Martedì 29 settembre 2009
“Un percorso podistico fantastico.”
E’ con questo breve commento che ieri un podista non ligure, a me sconosciuto, mi ha fermato, vista la nostra maglietta verde che rigorosamente indossavo, per complimentarsi con l’ottima riuscita, sempre sue parole, di tutta la manifestazione.
Bene. Mi sembra che quanto sopra, peraltro più volte ripetutomi ieri da tanti podisti amici conosciuti e non - grazie Vassallo per quanto letto sui siti della società da te rappresentata; grazie Mereta per gli apprezzati complimenti - sia la migliore gratificazione per il lavoro svolto in tutti questi mesi.
Devo confessare che quando si era posto all’ordine del giorno la valutazione di organizzare nuovamente la Caruggi, ancor prima dell’intervento della Gazzetta, ero molto perplesso perché, avendo già sperimentato cosa voleva dire imbarcarsi in una cosa del genere, sapevo a cosa si sarebbe andati incontro.
Il fronte del si, poi, aveva prevalso ed allora si è ripartiti.
Quando, successivamente, siamo andati con Paolo Pelloni e Giulio a Milano presso la sede della “Rosa” per la presentazione del circuito, le preoccupazioni sono aumentate perché mi sono personalmente chiesto se saremmo stati all’altezza dell’evento, non volendo, ovviamente, far sfigurare la Società.
Avevo torto perché con le persone - e non necessitano i nomi - che hanno seguito la gestazione della manifestazione fino al “lieto evento” di domenica scorsa, nulla è precluso ed i fatti lo hanno dimostrato.

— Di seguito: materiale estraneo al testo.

File: src/rtl/kscan_pkg.sv
package kscan_pkg;
  localparam int unsigned KS_MAX_ROWS = 8;
  localparam int unsigned KS_MAX_COLS = 20;
  localparam int unsigned KS_IDLE_W   = 2;
  localparam int unsigned KS_EXT_W    = 7;
  localparam logic [7:0]  KS_GHOST_CODE = 8'hF5;

  typedef enum logic [2:0] {
    ST_OFF,
    ST_IDLE,
    ST_DRIVE,
    ST_EMIT,
    ST_GHOST,
    ST_FEND,
    ST_GAP
  } scan_st_e;
endpackage

File: src/rtl/kscan_seq.sv
module kscan_seq import kscan_pkg::*; #(
  parameter int unsigned ROW_W  = 3,
  parameter int unsigned COL_W  = 5,
  parameter int unsigned IDLE_W = KS_IDLE_W,
  parameter int unsigned EXT_W  = KS_EXT_W
) (
  input  logic              clk_i,
  input  logic              rst_ni,
  input  logic              enable_i,
  input  logic [ROW_W-1:0]  row_last_i,
  input  logic [COL_W-1:0]  col_last_i,
  input  logic [IDLE_W-1:0] col_idle_i,
  input  logic              ext_en_i,
  input  logic [EXT_W-1:0]  ext_cnt_i,
  input  logic              ghost_pend_i,
  output scan_st_e          st_o,
  output logic [COL_W-1:0]  col_o,
  output logic [ROW_W-1:0]  row_o,
  output logic              first_o
);
  localparam int unsigned CNT_W = EXT_W + 2;

  scan_st_e         st_q;
  logic [COL_W-1:0] col_q;
  logic [ROW_W-1:0] row_q;
  logic [CNT_W-1:0] cnt_q;
  logic [CNT_W-1:0] idle_last;
  logic [CNT_W-1:0] gap_last;
  logic             gap_go;

  assign idle_last = (col_idle_i == '0) ? '0 : CNT_W'(col_idle_i) - CNT_W'(1);
  assign gap_last  = {ext_cnt_i, 2'b00} - CNT_W'(1);
  assign gap_go    = ext_en_i && (ext_cnt_i != '0);

  always_ff @(posedge clk_i or negedge rst_ni) begin
    if (!rst_ni) begin
      st_q  <= ST_OFF;
      col_q <= '0;
      row_q <= '0;
      cnt_q <= '0;
    end else if (!enable_i) begin
      st_q  <= ST_OFF;
      col_q <= '0;
      row_q <= '0;
      cnt_q <= '0;
    end else begin
      unique case (st_q)
        ST_OFF: begin
          st_q  <= ST_IDLE;
          col_q <= '0;
          cnt_q <= '0;
        end
        ST_IDLE: begin
          if (cnt_q == idle_last) begin
            st_q  <= ST_DRIVE;
            cnt_q <= '0;
          end else begin
            cnt_q <= cnt_q + CNT_W'(1);
          end
        end
        ST_DRIVE: begin
          st_q  <= ST_EMIT;
          row_q <= '0;
        end
        ST_EMIT: begin
          if (row_q == row_last_i) begin
            row_q <= '0;
            if (col_q == col_last_i) begin
              st_q <= ghost_pend_i ? ST_GHOST : ST_FEND;
            end else begin
              col_q <= col_q + COL_W'(1);
              cnt_q <= '0;
              st_q  <= ST_IDLE;
            end
          end else begin
            row_q <= row_q + ROW_W'(1);
          end
        end
        ST_GHOST: st_q <= ST_FEND;
        ST_FEND: begin
          col_q <= '0;
          cnt_q <= '0;
          st_q  <= gap_go ? ST_GAP : ST_IDLE;
        end
        ST_GAP: begin
          if (cnt_q == gap_last) begin
            cnt_q <= '0;
            st_q  <= ST_IDLE;
          end else begin
            cnt_q <= cnt_q + CNT_W'(1);
          end
        end
        default: st_q <= ST_OFF;
      endcase
    end
  end

  assign st_o    = st_q;
  assign col_o   = col_q;
  assign row_o   = row_q;
  assign first_o = (st_q == ST_IDLE) && (col_q == '0) && (cnt_q == '0);
endmodule

File: src/rtl/kscan_ghost.sv
module kscan_ghost #(
  parameter int unsigned MAX_ROWS = 8,
  parameter int unsigned MAX_COLS = 20,
  parameter int unsigned COL_W    = 5
) (
  input  logic                clk_i,
  input  logic                rst_ni,
  input  logic                capture_i,
  input  logic                clear_i,
  input  logic [COL_W-1:0]    col_i,
  input  logic [MAX_ROWS-1:0] snap_i,
  output logic                ghost_o
);
  logic [MAX_COLS-1:0] hit;
  logic                flag_q;

  for (genvar c = 0; c < MAX_COLS; c++) begin : g_col
    logic [MAX_ROWS-1:0] snap_q;
    logic [MAX_ROWS-1:0] both;

    assign both = snap_q & snap_i;
    // two or more shared rows with an earlier column of this frame
    assign hit[c] = (COL_W'(c) < col_i) && ((both & (both - MAX_ROWS'(1))) != '0);

    always_ff @(posedge clk_i or negedge rst_ni) begin
      if (!rst_ni)                              snap_q <= '0;
      else if (capture_i && col_i == COL_W'(c)) snap_q <= snap_i;
    end
  end

  always_ff @(posedge clk_i or negedge rst_ni) begin
    if (!rst_ni)                  flag_q <= 1'b0;
    else if (clear_i)             flag_q <= 1'b0;
    else if (capture_i && |hit)   flag_q <= 1'b1;
  end

  assign ghost_o = flag_q;
endmodule

File: src/rtl/kscan_col_drv.sv
module kscan_col_drv #(
  parameter int unsigned MAX_COLS = 20,
  parameter int unsigned COL_W    = 5
) (
  input  logic                active_i,
  input  logic                pull_i,
  input  logic [COL_W-1:0]    col_i,
  output logic [MAX_COLS-1:0] drive_o,
  output logic [MAX_COLS-1:0] oe_o
);
  for (genvar c = 0; c < MAX_COLS; c++) begin : g_pin
    logic sel;
    assign sel        = (col_i == COL_W'(c));
    assign oe_o[c]    = sel & (active_i | pull_i);
    assign drive_o[c] = ~(sel & active_i);
  end
endmodule

File: src/rtl/kscan_top.sv
module kscan_top import kscan_pkg::*; #(
  parameter  int unsigned MAX_ROWS = KS_MAX_ROWS,
  parameter  int unsigned MAX_COLS = KS_MAX_COLS,
  parameter  int unsigned IDLE_W   = KS_IDLE_W,
  parameter  int unsigned EXT_W    = KS_EXT_W,
  localparam int unsigned ROW_W    = $clog2(MAX_ROWS),
  localparam int unsigned COL_W    = $clog2(MAX_COLS),
  localparam int unsigned IDX_W    = $clog2(MAX_ROWS * MAX_COLS)
) (
  input  logic                clk_i,
  input  logic                rst_ni,
  input  logic                enable_i,
  input  logic [ROW_W-1:0]    row_m1_i,
  input  logic [COL_W-1:0]    col_m1_i,
  input  logic [IDLE_W-1:0]   col_idle_i,
  input  logic                frame_ext_en_i,
  input  logic [EXT_W-1:0]    frame_ext_cnt_i,
  input  logic                ghost_en_i,
  input  logic                pull_high_i,
  input  logic [MAX_ROWS-1:0] rows_i,
  output logic [MAX_COLS-1:0] col_drive_o,
  output logic [MAX_COLS-1:0] col_oe_o,
  output logic                obs_valid_o,
  output logic [IDX_W-1:0]    obs_index_o,
  output logic                obs_pressed_o,
  output logic                frame_start_o,
  output logic                frame_end_o,
  output logic                ghost_o
);
  scan_st_e            st;
  logic [COL_W-1:0]    col;
  logic [ROW_W-1:0]    row;
  logic                first;
  logic [COL_W-1:0]    col_last;
  logic [MAX_ROWS-1:0] row_mask;
  logic [MAX_ROWS-1:0] pressed_now;
  logic [MAX_ROWS-1:0] pressed_q;
  logic                ghost_flag;
  logic [IDX_W-1:0]    row_cnt;
  logic [IDX_W-1:0]    key_idx;

  assign col_last = (col_m1_i > COL_W'(MAX_COLS - 1)) ? COL_W'(MAX_COLS - 1) : col_m1_i;

  for (genvar r = 0; r < MAX_ROWS; r++) begin : g_mask
    assign row_mask[r] = (ROW_W'(r) <= row_m1_i);
  end

  assign pressed_now = ~rows_i & row_mask;

  always_ff @(posedge clk_i or negedge rst_ni) begin
    if (!rst_ni)              pressed_q <= '0;
    else if (st == ST_DRIVE)  pressed_q <= pressed_now;
  end

  kscan_seq #(
    .ROW_W (ROW_W),
    .COL_W (COL_W),
    .IDLE_W(IDLE_W),
    .EXT_W (EXT_W)
  ) i_seq (
    .clk_i       (clk_i),
    .rst_ni      (rst_ni),
    .enable_i    (enable_i),
    .row_last_i  (row_m1_i),
    .col_last_i  (col_last),
    .col_idle_i  (col_idle_i),
    .ext_en_i    (frame_ext_en_i),
    .ext_cnt_i   (frame_ext_cnt_i),
    .ghost_pend_i(ghost_flag & ghost_en_i),
    .st_o        (st),
    .col_o       (col),
    .row_o       (row),
    .first_o     (first)
  );

  kscan_ghost #(
    .MAX_ROWS(MAX_ROWS),
    .MAX_COLS(MAX_COLS),
    .COL_W   (COL_W)
  ) i_ghost (
    .clk_i    (clk_i),
    .rst_ni   (rst_ni),
    .capture_i(st == ST_DRIVE),
    .clear_i  ((st == ST_FEND) || (st == ST_OFF)),
    .col_i    (col),
    .snap_i   (pressed_now),
    .ghost_o  (ghost_flag)
  );

  kscan_col_drv #(
    .MAX_COLS(MAX_COLS),
    .COL_W   (COL_W)
  ) i_col_drv (
    .active_i(st == ST_DRIVE),
    .pull_i  (pull_high_i && (st == ST_EMIT) && (row == '0)),
    .col_i   (col),
    .drive_o (col_drive_o),
    .oe_o    (col_oe_o)
  );

  assign row_cnt = IDX_W'(row_m1_i) + IDX_W'(1);
  assign key_idx = IDX_W'(col) * row_cnt + IDX_W'(row);

  assign obs_valid_o   = (st == ST_EMIT) || (st == ST_GHOST);
  assign obs_index_o   = (st == ST_GHOST) ? IDX_W'(KS_GHOST_CODE) : key_idx;
  assign obs_pressed_o = (st == ST_GHOST) || ((st == ST_EMIT) && pressed_q[row]);
  assign frame_start_o = first;
  assign frame_end_o   = (st == ST_FEND);
  assign ghost_o       = (st == ST_GHOST);
endmodule

File: config.mk
export PLATFORM = sky130hd
export DESIGN_NAME = kscan_top
export DESIGN_NICKNAME = d
export VERILOG_FILES = /design/src/rtl/kscan_pkg.sv /design/src/rtl/kscan_seq.sv /design/src/rtl/kscan_ghost.sv /design/src/rtl/kscan_col_drv.sv /design/src/rtl/kscan_top.sv
export SDC_FILE = /design/constraint.sdc
export NUM_CORES = 1
export LEC_CHECK = 0
export CAP_MARGIN = 0
export CORE_MARGIN = 2
export CORE_UTILIZATION = 45
export CTS_CLUSTER_SIZE = 14
export DETAILED_ROUTE_END_ITERATION = 16
export DONT_BUFFER_PORTS = 1
export HOLD_SLACK_MARGIN = 0.1
export PLACE_DENSITY = 0.59
export SETUP_SLACK_MARGIN = 0.4
export SLEW_MARGIN = 10
export SYNTH_ARGS = -nofsm -noshare
export SYNTH_HDL_FRONTEND = slang
export SYNTH_SLANG_ARGS = --single-unit
File: constraint.sdc
create_clock -name clk_i -period 7.9 [get_ports clk_i]
set_clock_uncertainty 0.2 [all_clocks]
set_input_delay 0.79 -clock clk_i [delete_from_list [all_inputs] [get_ports clk_i]]
set_output_delay 0.79 -clock clk_i [all_outputs]
set_load 0.01 [all_outputs]
## Word-level counts from Yosys, hierarchy flattened

Cells that the tools add are included.

- Register bits after elaboration: 189
- Output and inout bits: 53
- Word-level logic and storage cells: 334
- Bits of input ports: 31

- Bitwise operators: 104
- Multiply operators: 1
- Eq/ne operators: 36
- Add/subtract/negate cells: 27
- Mux-type cells: 28
- Magnitude comparators: 30
- Reductions and logical operators: 82

Operators by type and width:

| operator | count |
|---|---|
| $and A8 B8 Y8 | 41 |
| $reduce_bool A8 Y1 | 20 |
| $sub A8 B1 Y8 const B | 20 |
| $mux W9 | 6 |
| $logic_and A1 B1 Y1 | 47 |
| $and A1 B1 Y1 | 41 |
| $eq A5 B4 Y1 const B | 8 |
| $lt A4 B5 Y1 const A | 8 |
| $pmux W9 S4 | 1 |
| $mux W3 | 8 |
| $pmux W3 S7 | 1 |
| $eq A5 B3 Y1 const B | 4 |
| $eq A5 B5 Y1 const B | 4 |
| $lt A3 B5 Y1 const A | 4 |
| $lt A5 B5 Y1 const A | 4 |
| $mux W5 | 4 |
| $not A1 Y1 | 20 |
| $reduce_or A20 Y1 | 1 |
| $eq A9 B9 Y1 | 2 |
| $le A3 B3 Y1 const A | 4 |
| $ne A3 B2 Y1 const B | 4 |
| $eq A5 B2 Y1 const B | 2 |
| $lt A1 B5 Y1 const A | 2 |
| $lt A2 B5 Y1 const A | 2 |
| other kinds (37) | 50 |

## Depth between registers and ports, before layout

- Depth in word-level cells: 11
- Depth in mapped cells: 17
- Depth with buffers taken out: 15

## Hierarchy

A second synthesis with hierarchy kept.

- Cells, all modules: 1150
- Area total of the unflattened synthesis: 11763.8 sq um

By module, submodules not included:

| module | times used | sequential area each (sq um) | cells each | area each (sq um) |
|---|---|---|---|---|
| kscan_ghost | 1 | 4028.9 | 741 | 8325.5 |
| kscan_seq | 1 | 500.5 | 195 | 1676.6 |
| kscan_top | 1 | 200.2 | 145 | 1331.3 |
| kscan_col_drv | 1 | 0.0 | 69 | 430.4 |

## Least setup slack after synthesis

OpenSTA, ideal clock, no wires.

- Kind: in2out
- From: in row_m1_i[0]
- To: out obs_index_o[7]
- Required time: 6.910 ns
- Stages: 17
- Arrival time: 4.211 ns
- Setup slack: 2.699 ns
- Buffers on the path: 2
- Path through: buf_6 -> clkbuf_1 -> inv_1 -> ha_1 -> and2_1 -> ha_1 -> ha_1 -> inv_1 -> fa_1 -> inv_1 -> fa_1 -> a21o_1 -> a21oi_1 -> o21bai_1 -> a21oi_1 -> xnor2_1 -> nand2_1

- Cells in the longest elaborated chain, start to end: 4

Ends and longest elaborated chain:

| element | line | source |
|---|---|---|
| from (decl) | kscan_top.sv:13 | `input logic [ROW_W-1:0] row_m1_i,` |
| $add A3 B1 Y4 | kscan_top.sv:101 | `assign row_cnt = IDX_W'(row_m1_i) + IDX_W'(1);` |
| $mul A5 B4 Y8 | kscan_top.sv:102 | `assign key_idx = IDX_W'(col) * row_cnt + IDX_W'(row);` |
| $add A8 B3 Y8 | kscan_top.sv:102 |  |
| $mux W8 | kscan_top.sv:105 | `assign obs_index_o = (st == ST_GHOST) ? IDX_W'(KS_GHOST_CODE) : key_idx;` |
| to (decl) | kscan_top.sv:24 | `output logic [IDX_W-1:0] obs_index_o,` |

Every way passes these cells.

## Final worst setup path

Ends and elaborated chain as after synthesis.

==> metrics.txt <==
outcome=finished, final reports clean; overall routing resource usage=around 28%; drt wl/cell=22.30 µm; Max-slew headroom=21.02%; Post-Route WL=35,770 µm; slack of the critical path=2.832 ns; Final Setup Violations=0; Core Area=around 0.024 mm²; fmax=197.3 MHz; H-Tree Level Count=4; crit-path max FO=18; MaxCap Viol Count=0; worst flop-to-flop path endpoint=i_seq.st_o[1]$_DFFE_PN0P_; Cells after Synth=1,314; Synth Area in Adders=5.904%; critical path arrival=just over 4 ns; # fillers=~2,400; drt drc=0; reg-to-reg setup timing slack=4.31 ns; layout cells sized above 1=under 10%; total number of vias=9,863; Pleak=approximately 5.4 nW; Worst R2R Start=i_seq.col_o[2]$_DFFE_PN0P_; setup tns final=0 ns; Port-buffer cells=0; cell depth of the worst flop-to-flop path=7; die height=between 150 and 200 µm; main flop type after synthesis=dfrtp_1; layout net count=1,335; first-pass GRT wire length=55,520 µm; post-synthesis cell area=0.01115 mm²; Num CTS Buffers=17; CP required=6.91 ns; Peak supply drop=0.0001248 V; Area Growth Syn to Fin=7.778%; Worst setup endpoint=obs_index_o[7]; Final Max Slew Viols=0; initial DRC count=~1,000; Clock transition at path regs=0.07 ns; Synth Register Bits=roughly 190; CP startpoint=row_m1_i[0]; total gr overflow=0; vias per inst=6.149; main combinational cell family by area after synthesis=compound AO/OA/AOI/OAI gates; Hold Path Class=input port to async pin; I/O Pins=84; Tcrit/Tclk final=64.15%; Worst-Skew Late Latency=0.44 ns; initial antenna violation count=1; post-CTS resize count=0; Antenna Nets Post-Route=0; worst slew pin tran=1.182 ns; Die Wd=roughly 160 µm; Yosys warnings=0; Power Density=202.8 mW/mm²; EDFF count, synth=0; Final Hold Viols=0; Mean Syn Cell Area=8.483 µm²; xor and xnor area share after synthesis=2.200%; FFs w/ async S/R, synth=100.0%; Rows=between 50 and 60; crit start category=input port; root buf cell=clkbuf_16; Die ar.=0.02605 mm²; vias in the first global route=9,277; Final GP Congestion=around 0.94; drt pass-1 iters=14; compound-gate portion of the synthesized area=23.04%; final hold slack=0.1478 ns; clk buf depth=2; sequential fraction of the synthesis area=42.43%; min Tclk post-route=5.068 ns; pre-CTS WS=2.854 ns; post-synthesis mux area share=0.6735%; Sink Count=189; Net Count, Synth=1,383; Worst setup EP type=primary output; critical path class=input port to primary output; largest net degree at the start of global routing=190; CTS tree=built; RSZ-0062 raised after global routing=false; HPWL after DPL=23,780 µm; simple-gate share of the synthesized area=21.28%; post-synthesis cell type count=a little under 80; Initial Util=45.84%; Setup Buffers After CTS=0
[registers in the layout, indices dropped and copies added (netlist names)]
signal,cells
pressed_q,8
i_ghost.g_col.snap_q,160
i_seq.st_o,3
i_seq.col_o,5
i_ghost.ghost_o,1
i_seq.cnt_q,9
i_seq.row_o,3
[where the power goes]
part / internal [mW] / leakage, nW / switching, mW
Sequential: 1.02 / 1.83 / 0.0439
Combinational: 0.144 / 3.29 / 0.286
Clock: 0.547 / 0.315 / 0.398
Total: 1.71 / 5.43 / 0.728
[worst min path at each step]
stage                                       startpoint                                       to  cells past startpoint  slack [ns]
5_1_grt                                         rst_ni               i_seq.cnt_q[7]$_DFFE_PN0P_                      1        0.26
4_1_cts                                         rst_ni               i_seq.cnt_q[7]$_DFFE_PN0P_                      1        0.27
3_3_place_gp   i_ghost.g_col[13].snap_q[6]$_DFFE_PN0P_  i_ghost.g_col[13].snap_q[6]$_DFFE_PN0P_                      2        0.25
3_5_place_dp   i_ghost.g_col[13].snap_q[6]$_DFFE_PN0P_  i_ghost.g_col[13].snap_q[6]$_DFFE_PN0P_                      2        0.26
6_report                                        rst_ni               i_seq.cnt_q[7]$_DFFE_PN0P_                      1        0.15
2_1_floorplan  i_ghost.g_col[15].snap_q[7]$_DFFE_PN0P_  i_ghost.g_col[15].snap_q[7]$_DFFE_PN0P_                      2        0.24
[area by class of cell]
type	count	area (µm²)	share of cell area, %
flip-flops and latches	189	4730	39.37
repair buffers	17	147.6	1.229
inverters	38	142.6	1.187
clock inverters	10	152.6	1.271
clock buffers	22	494.2	4.114
multi-input cells	1003	5939	49.44
diodes	1	2.502	0.02083
well taps	324	405.4	3.374
[critical path, stage by stage]
cell and delay [ns]:
ha_1 0.18, ha_1 0.36, nand2_1 0.10, fa_1 0.52, fa_1 0.54, inv_1 0.04
ha_1 0.28, ha_1 0.34, a21o_1 0.18, a21oi_1 0.23, o21bai_1 0.09, a21oi_1 0.17
xnor2_1 0.14, nand2_1 0.11
[cell families after synthesis]
family	Yosys count
AND/OR/NAND/NOR	518
AO/OA/AOI/OAI	401
flip-flops	189
buffers and inverters	122
adder cells (fa/ha/maj)	51
XOR/XNOR	28
multiplexers	5
[repair_timing]
| action | CTS | global route |
|---|---|---|
| endpoints found under the hold margin | 189 | 0 |
| hold buffers | 1 | 0 |
| endpoints found under the setup margin | 0 | 0 |
[layout by cell type (no fill, tap or decap), types with 14 or more instances in the layout]
cell type,instances
a32o_1,17
buf_4,16
nand2b_1,15
a21oi_1,32
a22oi_1,26
a32oi_1,15
nor2_1,55
ha_1,31
nand3_1,49
a31oi_1,17
clkbuf_16,17
and2_1,14
o21ai_0,196
dfrtp_1,189
and3_1,31
nand2_1,289
xnor2_1,20
inv_1,38
[per-stage QoR]
stage	cell area, µm²	instances	total power [mW]	util, %
6_report	12010	1604	2.437	49.40
5_1_grt	12010	1604	2.538	49.40
4_1_cts	12010	1603	2.444	49.39
3_5_place_dp	11340	1570	1.484	46.62
3_3_place_gp	11340	1570	1.478	46.62
2_1_floorplan	11150	1314	1.375	-
[synthesized netlist by cell type, types with 7 or more instances]
master     count  area, µm²
xnor2_1       20      175.2
a22oi_1       26      195.2
a22o_1         9      78.83
nand3_1       49      245.2
maj3_1        13      130.1
nand4_1        8      50.05
o2111ai_1      7      61.31
buf_2          8      40.04
clkbuf_1      70      262.8
nand2_1      289       1085
a32oi_1       15      131.4
o211ai_1       9      67.56
inv_1         38      142.6
and2_1        14      87.58
xor2_1         8      70.07
ha_1          31      387.9
nor2_1        58      217.7
dfrtp_1      189       4730
o21ai_0      196      980.9
a32o_1        17      170.2
a21oi_1       32      160.2
fa_1           7      140.1
nand2b_1      15      93.84
nor2b_1       13      81.33
nor3_1         7      35.03
a31oi_1       17      106.4
o21ai_1        7      35.03
and3_1        31      193.9
[routing by layer]
| layer | GRT usage [%] | part of all wire, % | routed length, µm |
|---|---|---|---|
| met5 | 0 | 0 | 0 |
| met4 | 8.401 | 2.6 | 938 |
| met3 | 5.984 | 7.0 | 2498 |
| met2 | 44.37 | 46 | 16370 |
| met1 | 38.83 | 45 | 15960 |
Note: power is estimated with default switching activity, not from simulation.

Grazie, pertanto, in primis a loro, a tutti i volontari, agli amici, agli amici degli amici ed ai parenti che sono venuti a dare una mano, alla Croce Rossa, a tutti gli sponsor, alle Istituzioni che forse domenica hanno preso maggiormente coscienza che lo sport genovese non è solo Genoa e Sampdoria, alla “Gazzetta” che ci ha aiutato a crescere ed a tutti gli atleti intervenuti.
Grazie ancora.
Mario Codella
PS: Pellons, poiché io gareggio, come tu ben sai, tutte le domeniche e per motivi organizzativi, l’unica domenica dell’anno in cui non mi schiero ad una partenza è quella in cui si corre la Caruggi, non è che ne possiamo fare due edizioni l’anno così una la corro!!!!!!!!!!!!!!!